Well you say that as a joke, but back in the day this was a real thing. Not exactly downloading, because the internet wasn't really a thing back then, but using software to gain more ram.

I was a big fan of QEMM myself and had it in the original box with all the manuals and such. I already had a pirated version through the sneakernet, but got the original on sale as well. I still have that box somewhere.

https://en.wikipedia.org/wiki/QEMM

At allowed DOS and other TSRs to be loaded into what's known as upper memory. This is the memory in between 640KB and 1MB. This area often wasn't used as it can't be accessed through regular addressing. Tools that need more memory could often address the space above 1MB and was designed for machines with 2 or 4MB (or more).
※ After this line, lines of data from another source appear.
File: src/hw/rtl/sffa_pkg.sv
// ----------------------------------------------------------------------------
// sffa_pkg
// Shared types and codes of the subregion first-fit allocator.
// ----------------------------------------------------------------------------
package sffa_pkg;

  localparam int MAX_SUB = 32;
  localparam int IDX_W   = 5;
  localparam int CNT_W   = 6;
  localparam int END_W   = 7;
  localparam int OWNER_W = 8;
  localparam int LEN_W   = 6;
  localparam int SIZE_W  = 16;
  localparam int ADDR_W  = 32;
  localparam int CMD_W   = 2;
  localparam int STAT_W  = 2;

  localparam logic [CMD_W-1:0] CMD_ALLOC = 2'd0;
  localparam logic [CMD_W-1:0] CMD_FREE  = 2'd1;
  localparam logic [CMD_W-1:0] CMD_QUERY = 2'd2;

  localparam logic [STAT_W-1:0] STAT_OK        = 2'd0;
  localparam logic [STAT_W-1:0] STAT_NO_SPACE  = 2'd1;
  localparam logic [STAT_W-1:0] STAT_NOT_FOUND = 2'd2;
  localparam logic [STAT_W-1:0] STAT_NOT_OWNER = 2'd3;

  typedef struct packed {
    logic              load;
    logic              count_step;
    logic              scan_step;
    logic              claim;
    logic              locate_step;
    logic              release_run;
    logic              query_step;
    logic              finish;
    logic [STAT_W-1:0] fin_status;
  } ctrl_cmd_t;

  typedef struct packed {
    logic [CMD_W-1:0] command;
    logic             size_gt;
    logic             count_full;
    logic             count_zero;
    logic             scan_hit;
    logic             idx_last;
    logic             addr_hit;
    logic             entry_live;
    logic             owner_match;
  } dp_status_t;

endpackage

File: src/hw/rtl/subregion_first_fit_allocator_top.sv
// ----------------------------------------------------------------------------
// subregion_first_fit_allocator_top
// First-fit allocator of fixed-size subregions with per-run ownership.
//
// channel  | handshake                  | payload
// ---------+----------------------------+-----------------------------------
// request  | start, busy                | command, size_bytes, address,
//          |                            | owner_id
// result   | done (one-cycle strobe)    | status, result_address, access_mask
// config   | cfg_valid, cfg_ready       | cfg_data (base address)
//
// A transaction is taken when start is high and busy is low; done rises in
// the cycle in which busy falls and stands for that cycle only.
// An allocate rounds the size up to a subregion count in a size loop, then
// scans for the first fitting run; a free looks up the address in a loop,
// and a query walks every subregion.
// Synchronous reset loads the reserved run; no clearing pass is needed.
// ----------------------------------------------------------------------------
module subregion_first_fit_allocator_top
  import sffa_pkg::*;
#(
  parameter int SUBREGS_PER_REGION  = 8,
  parameter int REGION_COUNT        = 4,
  parameter int SUBREGION_BYTES     = 1024,
  parameter int RESERVED_SUBREGIONS = 4
) (
  input  logic                clk,
  input  logic                rst,
  input  logic                start,
  output logic                busy,
  input  logic [CMD_W-1:0]    command,
  input  logic [SIZE_W-1:0]   size_bytes,
  input  logic [ADDR_W-1:0]   address,
  input  logic [OWNER_W-1:0]  owner_id,
  output logic                done,
  output logic [STAT_W-1:0]   status,
  output logic [ADDR_W-1:0]   result_address,
  output logic [ADDR_W-1:0]   access_mask,
  input  logic                cfg_valid,
  output logic                cfg_ready,
  input  logic [ADDR_W-1:0]   cfg_data
);

  localparam int NSUB_RAW = SUBREGS_PER_REGION * REGION_COUNT;
  localparam int NSUB     = (NSUB_RAW > MAX_SUB) ? MAX_SUB : NSUB_RAW;
  localparam int NRES     = (RESERVED_SUBREGIONS > NSUB) ? NSUB : RESERVED_SUBREGIONS;

  ctrl_cmd_t  cmd;
  dp_status_t sts;

  assign cfg_ready = 1'b1;

  sffa_ctrl u_ctrl (
    .clk   (clk),
    .rst   (rst),
    .start (start),
    .busy  (busy),
    .sts   (sts),
    .cmd   (cmd)
  );

  sffa_datapath #(
    .NSUB            (NSUB),
    .NRES            (NRES),
    .SUBREGION_BYTES (SUBREGION_BYTES)
  ) u_datapath (
    .clk            (clk),
    .rst            (rst),
    .cfg_valid      (cfg_valid & cfg_ready),
    .cfg_data       (cfg_data),
    .command        (command),
    .size_bytes     (size_bytes),
    .address        (address),
    .owner_id       (owner_id),
    .cmd            (cmd),
    .sts            (sts),
    .done           (done),
    .status         (status),
    .result_address (result_address),
    .access_mask    (access_mask)
  );

endmodule

File: src/hw/rtl/sffa_ctrl.sv
// ----------------------------------------------------------------------------
// sffa_ctrl
// Sequencer: steps the datapath through size rounding, first-fit scan,
// address lookup, ownership check and mask build.
// ----------------------------------------------------------------------------
module sffa_ctrl
  import sffa_pkg::*;
(
  input  logic       clk,
  input  logic       rst,
  input  logic       start,
  output logic       busy,
  input  dp_status_t sts,
  output ctrl_cmd_t  cmd
);

  typedef enum logic [8:0] {
    S_IDLE     = 9'b000000001,
    S_DISPATCH = 9'b000000010,
    S_COUNT    = 9'b000000100,
    S_SCAN     = 9'b000001000,
    S_CLAIM    = 9'b000010000,
    S_LOCATE   = 9'b000100000,
    S_CHECK    = 9'b001000000,
    S_RELEASE  = 9'b010000000,
    S_QUERY    = 9'b100000000
  } state_t;

  state_t state, state_next;

  always_ff @(posedge clk) begin
    if (rst) begin
      state <= S_IDLE;
    end else begin
      state <= state_next;
    end
  end

  assign busy = (state != S_IDLE);

  always_comb begin
    state_next = state;
    cmd        = '0;
    case (state)
      S_IDLE: begin
        if (start) begin
          cmd.load   = 1'b1;
          state_next = S_DISPATCH;
        end
      end
      S_DISPATCH: begin
        case (sts.command)
          CMD_ALLOC: state_next = S_COUNT;
          CMD_FREE:  state_next = S_LOCATE;
          CMD_QUERY: state_next = S_QUERY;
          default: begin
            cmd.finish     = 1'b1;
            cmd.fin_status = STAT_NOT_FOUND;
            state_next     = S_IDLE;
          end
        endcase
      end
      S_COUNT: begin
        if (sts.size_gt) begin
          if (sts.count_full) begin
            cmd.finish     = 1'b1;
            cmd.fin_status = STAT_NO_SPACE;
            state_next     = S_IDLE;
          end else begin
            cmd.count_step = 1'b1;
          end
        end else if (sts.count_zero) begin
          cmd.finish     = 1'b1;
          cmd.fin_status = STAT_NO_SPACE;
          state_next     = S_IDLE;
        end else begin
          state_next = S_SCAN;
        end
      end
      S_SCAN: begin
        if (sts.scan_hit) begin
          cmd.scan_step = 1'b1;
          state_next    = S_CLAIM;
        end else if (sts.idx_last) begin
          cmd.finish     = 1'b1;
          cmd.fin_status = STAT_NO_SPACE;
          state_next     = S_IDLE;
        end else begin
          cmd.scan_step = 1'b1;
        end
      end
      S_CLAIM: begin
        cmd.claim      = 1'b1;
        cmd.finish     = 1'b1;
        cmd.fin_status = STAT_OK;
        state_next     = S_IDLE;
      end
      S_LOCATE: begin
        if (sts.addr_hit) begin
          state_next = S_CHECK;
        end else if (sts.idx_last) begin
          cmd.finish     = 1'b1;
          cmd.fin_status = STAT_NOT_FOUND;
          state_next     = S_IDLE;
        end else begin
          cmd.locate_step = 1'b1;
        end
      end
      S_CHECK: begin
        if (!sts.entry_live) begin
          cmd.finish     = 1'b1;
          cmd.fin_status = STAT_NOT_FOUND;
          state_next     = S_IDLE;
        end else if (!sts.owner_match) begin
          cmd.finish     = 1'b1;
          cmd.fin_status = STAT_NOT_OWNER;
          state_next     = S_IDLE;
        end else begin
          state_next = S_RELEASE;
        end
      end
      S_RELEASE: begin
        cmd.release_run = 1'b1;
        cmd.finish      = 1'b1;
        cmd.fin_status  = STAT_OK;
        state_next      = S_IDLE;
      end
      S_QUERY: begin
        cmd.query_step = 1'b1;
        if (sts.idx_last) begin
          cmd.finish     = 1'b1;
          cmd.fin_status = STAT_OK;
          state_next     = S_IDLE;
        end
      end
      default: begin
        state_next = S_IDLE;
      end
    endcase
  end

endmodule

File: src/hw/rtl/sffa_datapath.sv
// ----------------------------------------------------------------------------
// sffa_datapath
// Subregion tables, request registers, scan counters and result registers.
// ----------------------------------------------------------------------------
module sffa_datapath
  import sffa_pkg::*;
#(
  parameter int NSUB            = 32,
  parameter int NRES            = 4,
  parameter int SUBREGION_BYTES = 1024
) (
  input  logic                clk,
  input  logic                rst,
  input  logic                cfg_valid,
  input  logic [ADDR_W-1:0]   cfg_data,
  input  logic [CMD_W-1:0]    command,
  input  logic [SIZE_W-1:0]   size_bytes,
  input  logic [ADDR_W-1:0]   address,
  input  logic [OWNER_W-1:0]  owner_id,
  input  ctrl_cmd_t           cmd,
  output dp_status_t          sts,
  output logic                done,
  output logic [STAT_W-1:0]   status,
  output logic [ADDR_W-1:0]   result_address,
  output logic [ADDR_W-1:0]   access_mask
);

  localparam int ACC_W = $clog2(NSUB * SUBREGION_BYTES + 1);
  localparam logic [ACC_W-1:0]  SB_ACC   = ACC_W'(SUBREGION_BYTES);
  localparam logic [ADDR_W-1:0] SB_ADDR  = ADDR_W'(SUBREGION_BYTES);
  localparam logic [IDX_W-1:0]  LAST_IDX = IDX_W'(NSUB - 1);
  localparam logic [CNT_W-1:0]  NSUB_CNT = CNT_W'(NSUB);
  localparam logic [END_W-1:0]  NSUB_END = END_W'(NSUB);
  localparam logic [LEN_W-1:0]  NRES_LEN = LEN_W'(NRES);

  logic               used     [MAX_SUB];
  logic               rstart   [MAX_SUB];
  logic [OWNER_W-1:0] owner_tab[MAX_SUB];
  logic [LEN_W-1:0]   len_tab  [MAX_SUB];

  logic [ADDR_W-1:0]  base;
  logic [CMD_W-1:0]   command_r;
  logic [SIZE_W-1:0]  size_r;
  logic [ADDR_W-1:0]  off_r;
  logic [OWNER_W-1:0] owner_r;
  logic [IDX_W-1:0]   idx;
  logic [CNT_W-1:0]   cnt;
  logic [CNT_W-1:0]   run;
  logic [ACC_W-1:0]   acc;
  logic [IDX_W-1:0]   start_r;
  logic [ADDR_W-1:0]  mask_r;

  logic [CNT_W-1:0]   run_inc;
  logic [CNT_W-1:0]   start_wide;
  logic [END_W-1:0]   claim_end;
  logic [END_W-1:0]   rel_sum;
  logic [END_W-1:0]   rel_clamp;
  logic [END_W-1:0]   rel_end;
  logic [ADDR_W-1:0]  claim_addr;
  logic               query_hit;
  logic [ADDR_W-1:0]  mask_next;

  assign run_inc    = run + CNT_W'(1);
  assign start_wide = CNT_W'(idx) + CNT_W'(1) - cnt;
  assign claim_end  = END_W'(start_r) + END_W'(cnt);
  assign rel_sum    = END_W'(idx) + END_W'(len_tab[idx]);
  assign rel_clamp  = (rel_sum > NSUB_END) ? NSUB_END : rel_sum;
  assign rel_end    = (rel_clamp == END_W'(idx)) ? END_W'(idx) + END_W'(1) : rel_clamp;
  assign claim_addr = base + ADDR_W'(start_r) * SB_ADDR;
  assign query_hit  = used[idx] && (owner_tab[idx] == owner_r);

  always_comb begin
    mask_next = mask_r;
    if (query_hit) begin
      mask_next[idx] = 1'b0;
    end
  end

  always_comb begin
    sts.command     = command_r;
    sts.size_gt     = ADDR_W'(size_r) > ADDR_W'(acc);
    sts.count_full  = (cnt == NSUB_CNT);
    sts.count_zero  = (cnt == '0);
    sts.scan_hit    = !used[idx] && (run_inc == cnt);
    sts.idx_last    = (idx == LAST_IDX);
    sts.addr_hit    = (off_r == ADDR_W'(acc));
    sts.entry_live  = used[idx] && rstart[idx];
    sts.owner_match = (owner_tab[idx] == owner_r);
  end

  always_ff @(posedge clk) begin
    if (rst) begin
      for (int j = 0; j < MAX_SUB; j++) begin
        used[j]      <= (j < NRES);
        rstart[j]    <= (j == 0) && (NRES > 0);
        owner_tab[j] <= '0;
        len_tab[j]   <= (j < NRES) ? NRES_LEN : '0;
      end
    end else begin
      for (int j = 0; j < MAX_SUB; j++) begin
        if (cmd.claim && (END_W'(j) >= END_W'(start_r)) && (END_W'(j) < claim_end)) begin
          used[j]      <= 1'b1;
          rstart[j]    <= (IDX_W'(j) == start_r);
          owner_tab[j] <= owner_r;
          len_tab[j]   <= LEN_W'(cnt);
        end else if (cmd.release_run && (END_W'(j) >= END_W'(idx)) &&
                     (END_W'(j) < rel_end)) begin
          used[j]      <= 1'b0;
          rstart[j]    <= 1'b0;
          owner_tab[j] <= '0;
          len_tab[j]   <= '0;
        end
      end
    end
  end

  always_ff @(posedge clk) begin
    if (rst) begin
      base <= '0;
      done <= 1'b0;
      idx  <= '0;
      cnt  <= '0;
      run  <= '0;
      acc  <= '0;
    end else begin
      done <= cmd.finish;
      if (cfg_valid) begin
        base <= cfg_data;
      end
      if (cmd.load) begin
        idx <= '0;
        cnt <= '0;
        run <= '0;
        acc <= '0;
      end
      if (cmd.count_step) begin
        cnt <= cnt + CNT_W'(1);
        acc <= acc + SB_ACC;
      end
      if (cmd.scan_step) begin
        idx <= idx + IDX_W'(1);
        run <= used[idx] ? '0 : run_inc;
      end
      if (cmd.locate_step) begin
        idx <= idx + IDX_W'(1);
        acc <= acc + SB_ACC;
      end
      if (cmd.query_step) begin
        idx <= idx + IDX_W'(1);
      end
    end
  end

  always_ff @(posedge clk) begin
    if (cmd.load) begin
      command_r <= command;
      size_r    <= size_bytes;
      off_r     <= address - base;
      owner_r   <= owner_id;
      mask_r    <= '1;
    end
    if (cmd.scan_step && sts.scan_hit) begin
      start_r <= IDX_W'(start_wide);
    end
    if (cmd.query_step) begin
      mask_r <= mask_next;
    end
    if (cmd.finish) begin
      status         <= cmd.fin_status;
      result_address <= cmd.claim ? claim_addr : '0;
      access_mask    <= (command_r == CMD_QUERY) ? mask_next : '0;
    end
  end

endmodule

File: config.mk
export PLATFORM = sky130hd
export DESIGN_NAME = subregion_first_fit_allocator_top
export DESIGN_NICKNAME = d
export VERILOG_FILES = /design/src/hw/rtl/sffa_pkg.sv /design/src/hw/rtl/subregion_first_fit_allocator_top.sv /design/src/hw/rtl/sffa_ctrl.sv /design/src/hw/rtl/sffa_datapath.sv
export SDC_FILE = /design/constraint.sdc
export NUM_CORES = 1
export LEC_CHECK = 0
export BUFFER_PORTS_ARGS = -buffer_cell sky130_fd_sc_hd__buf_2
export CELL_PAD_IN_SITES_DETAIL_PLACEMENT = 1
export CELL_PAD_IN_SITES_GLOBAL_PLACEMENT = 2
export CORE_MARGIN = 4
export CORE_UTILIZATION = 40
export DETAILED_ROUTE_END_ITERATION = 10
export PLACE_DENSITY_LB_ADDON = 0.1
export SYNTH_ARGS = -nofsm -noshare
export SYNTH_HDL_FRONTEND = slang
export SYNTH_SLANG_ARGS = --single-unit
File: constraint.sdc
create_clock -name clk -period 8.41 [get_ports clk]
set_input_delay 2.1025 -clock clk [delete_from_list [all_inputs] [get_ports clk]]
set_output_delay 2.1025 -clock clk [all_outputs]
set_load 0.03 [all_outputs]
== After elaboration in Yosys (flattened, before gate mapping) ==
Memory sizes are Yosys's and may differ from the RTL's. A register that Yosys moved wholly into a read port is not among the register bits.
Cells that the tools add are included.
Word-level totals
  flip-flop bits (word level): 236
  word-level logic and storage cells: 1157
  memories kept: 4
  input bits: 94
  bits in writable memories: 512
  output and inout port bits: 69
Memories
  u_datapath.owner_tab: words 32, bits a word 8, read ports 1, clocked after memory_dff 1, wr ports 32, RTL line sffa_datapath.sv:38  | logic [OWNER_W-1:0] owner_tab[MAX_SUB];
  u_datapath.len_tab: words 32, bits a word 6, read ports 1, clocked after memory_dff 1, wr ports 32, RTL line sffa_datapath.sv:39  | logic [LEN_W-1:0] len_tab [MAX_SUB];
  u_datapath.rstart: words 32, bits a word 1, read ports 1, clocked after memory_dff 1, wr ports 32, RTL line sffa_datapath.sv:37  | logic rstart [MAX_SUB];
  u_datapath.used: words 32, bits a word 1, read ports 1, clocked after memory_dff 1, wr ports 32, RTL line sffa_datapath.sv:36  | logic used [MAX_SUB];
Cells by class
  $add $sub $neg: 11
  mux-type cells: 544
  magnitude comparators: 130
  reductions and logical operators: 143
  bitwise logic cells: 258
  equality and inequality tests: 51
Operators with widths (number)
  $mux W8: 66
  $mux W6: 68
  $mux W1: 368
  $or A1 B1 Y1: 256
  $lt A5 B7 Y1 const A: 32
  $ge A5 B5 Y1 const A: 30
  $logic_and A1 B1 Y1: 131
  $lt A4 B7 Y1 const A: 16
  $mux W32: 3
  $eq A5 B5 Y1 const A: 16
  $ge A4 B5 Y1 const A: 16
  $pmux W9 S7: 1
  $mux W5: 12
  $lt A3 B7 Y1 const A: 8
  $mux W9: 6
  $mux W16: 3
  $eq A4 B5 Y1 const A: 8
  $ge A3 B5 Y1 const A: 8
  $mux W3: 11
  $add A32 B15 Y32: 1
  $and A32 B32 Y32: 1
  $eq A32 B16 Y1: 1
  $not A32 Y32: 1
  $sub A32 B32 Y32: 1
  other kinds (51): 73

== Logic depth before layout (Yosys ltp) ==
  depth in word-level cells: 12
  gate-level depth with buffers: 26
  depth with buffers taken out: 16

== Modules after synthesis ==
A second synthesis with hierarchy kept.
Second synthesis, totals
  cells, all modules: 2839
  area, all modules: 36541.3 µm²
By module, submodules not included
  sffa_datapath: area each 35816.9 µm², cells an instance 2743, instances 1, sequential area each 21380.5 µm²
  sffa_ctrl: area each 713.2 µm², cells an instance 94, instances 1, sequential area each 180.2 µm²
  subregion_first_fit_allocator_top: area each 11.3 µm², cells an instance 2, instances 1, sequential area each 0.0 µm²

== Least setup slack after synthesis ==
OpenSTA, ideal clock, no wires.
  path kind: flip-flop to flip-flop
  start point: reg (tool-made name)
  end point: mem u_datapath.len_tab[13][0] (enable)
  arrival: 7.118 ns
  cell stages (with the launch flop): 21
  path slack: 0.881 ns
  clock period less this slack: 7.529 ns
  data required time: 7.999 ns
  buffers on the path: 7
  library setup time: 0.411 ns
  cells stage by stage: dfxtp_1 -> buf_6 -> buf_6 -> buf_4 -> buf_2 -> buf_1 -> buf_1 -> mux4_2 -> mux4_2 -> mux2_2 -> fa_1 -> a21o_1 -> a21oi_1 -> xor2_1 -> xnor2_1 -> nor4_4 -> buf_6 -> mux2i_1 -> nand2_2 -> a22o_1 -> o21ai_0
RTL lines (RTL line)
  end, declared: sffa_datapath.sv:39

==> flow_summary.ini <==
[yosys]
synthDistinctLibCells = 91
synth.area.top_cells = edfxtp_1, mux4_2, nor2_1
synth_nets = 3077
yosysWarnings = 0
ys.flop_type = edfxtp_1
yosysTopAreaCellShare = 0.554
syn_area_um2 = 36200
ys_ff_latch = 743
synthArstFlopShare = 0
yosysTopAreaCell = edfxtp_1
yosysMostFrequentCell = edfxtp_1
synth_edf_count = 668
syn_inst = 2910
syn_avg_cell_area_um2 = 12.5
seq_area_frac_synth = 0.595
synthTopCellsByCount = edfxtp_1, nor2_1, nand2_1

[finish]
drive_gt1_frac = 0.175
largest_registers = u_datapath.owner_tab (256), u_datapath.len_tab (192)
nNetsFinal = 3204
largest_reg_flops = 256
area_growth_pct = 13.5
ff_latch_area_um2 = 21600
fin_util = 0.457
multi_input_area_um2 = 13500
top_register = u_datapath.owner_tab
nFillCells = 9360

[power_and_ir_drop]
ir_worst_vdd_uv = 141
p_leak_nw = 15.2
powerDensity_nw_per_um2 = 209

[global_routing]
grt_pass1_wl_mm = 186
grt_max_degree = 68
grt_pass1_vias = 26200
grt.overflow.total = 0
antenna_found_initial = 10
grt_usage = 0.270

[placement]
post-dp-hpwl_mm = 91.0
routabilityCongestion = 0.914
port_buffers = 161

[cts]
clockBufferDepth = 3
numCtsBuffers = 85
insertion_delay_ns = 0.67
root_buffer = clkbuf_16
post-cts-setup-buffers = 0
cts_resized = 0
holdBufCountCts = 0
clk_pin_slew_ns = 0.07
h-tree-depth = 3
cts.sinks = 743
cts_tree = done

[worst_setup_path]
cp_top_family = compound AO/OA/AOI/OAI gates
cp_cell_sequence = buf_4 -> mux4_2 -> mux4_2 -> mux2_2 -> ha_1 -> a21oi_1 -> xor2_1 -> xnor2_1 -> nor4_4 -> nor3_1 -> a31oi_1 -> a21o_1 -> nor2_1 -> a211o_1
cp.arrival_ns = 7.48
crit_slowest_cell = nor2_1
critical_path_depth = 14
crit_type = reg2reg
cp-end-kind = register
cp_slowest_stage_delay_ns = 1.05
crit_fanout = 32
start_kind = register
critPathRequiredTime_ns = 8.69
cp_common_cell = mux4_2
rr_worst_depth = 14
critPathBufInv = 1

[floorplan]
die_area_um2 = 95500
ioPinCount = 163
start_util = 0.403
die_h_um = 309
row_count = 110
die_x_um = 309
coreArea_um2 = 90000

[run_status]
status = finished, final reports clean

[routing]
dr_total_vias = 24900
drtAntennaViolNets = 0
via_per_inst = 5.80
drc = 0
routed_wl_mm = 129
wl_met3_mm = 8.40
dr.pass1.iters = 5
wl_per_cell_um = 30.0
m1WireLength_mm = 54.0
top_layer = met5
drtIter0Drc = 2498
wl_met2_mm = 62.6

[job]
maxCapViolCount = 0

[sta]
rsz0062_at_grt = no
worst_slew_pin_slew_ns = 1.26
period_minus_slack_ns = 7.19
hold_violations = 0
setup_violations = 0
setup_tns_ns = 0
timing.fmax_mhz = 139
maxSlewViolCount = 0
timing.final.crit_share = 0.855
fin_skew_ns = 0.0272
slew_headroom = 0.154

[min_path]
hp-class = reg2reg
hold_depth = 2
## cell families after synthesis
group	share of synthesized area
AOI/OAI and AO/OA	0.0647
DFF	0.595
other	0.000103
muxes	0.103
and+or+nand+nor	0.156
adders and majority gates	0.0262
xor gates and xnor gates	0.0205
buffers and inverters	0.0345
## routing by layer
metal / up-vias / global-route usage
met5: - / 0
met4: 6 / 0.0733
met3: 182 / 0.0528
met2: 808 / 0.456
met1: 12900 / 0.358
li1: 11000 / -
## final cells by class
class / count / share of cell area
clock inverter: 53 / 0.0131
timing repair buffer: 239 / 0.0339
tap: 1176 / 0.0358
multi-input combinational: 1878 / 0.328
clock buffer: 105 / 0.0558
inverter: 90 / 0.00825
sequential: 743 / 0.525
antenna: 1 / 0.0000609
## worst min-delay path: stages, from the launching register on
cell      delay [ns]
dfxtp_1         0.33
inv_1           0.06
a21boi_1        0.05
## final timing paths
path / end / slack (ns) / start
worst max-delay path: u_datapath.owner_tab[23][7] / 1.22 / register
worst min-delay path: u_datapath.used[3] / 0.48 / u_datapath.used[3]
worst max register to register: u_datapath.owner_tab[23][7] / 1.22 / register
worst min register to register: u_datapath.used[3] / 0.48 / u_datapath.used[3]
As most games and other software was limited to 640KB it could be a pain in the ass to manage that memory. Often selectively not loading certain drivers at boot to leave enough memory for the more hungry software.

With QEMM this was no longer an issue, shoving a lot of stuff from below 640kb to above, leaving a lot of memory free all the time.

Later some of this was also implemented directly into DOS (I think MSDOS 5 but also other non MS OSes had this). Although I think by that point high memory was often used (the first little bit above 1M). But by that time most machines had more than 2MB of memory and games and other software often used all of the memory, not limited to 640KB. Software developers often used DOS extenders to act as middlemen where the software can access all of the ram without any complexity needed. The extender could just handle it without any issue and the developer could focus on their software instead of mundane things like memory access.

Note the often wrongly attributed 640KB quote of Bill Gates stems from the era. But he never said it and nobody thought that at the time. It wasn't even a real DOS limitation, more of an IBM architecture limitation. And that became the defacto standard which made it harder to fix.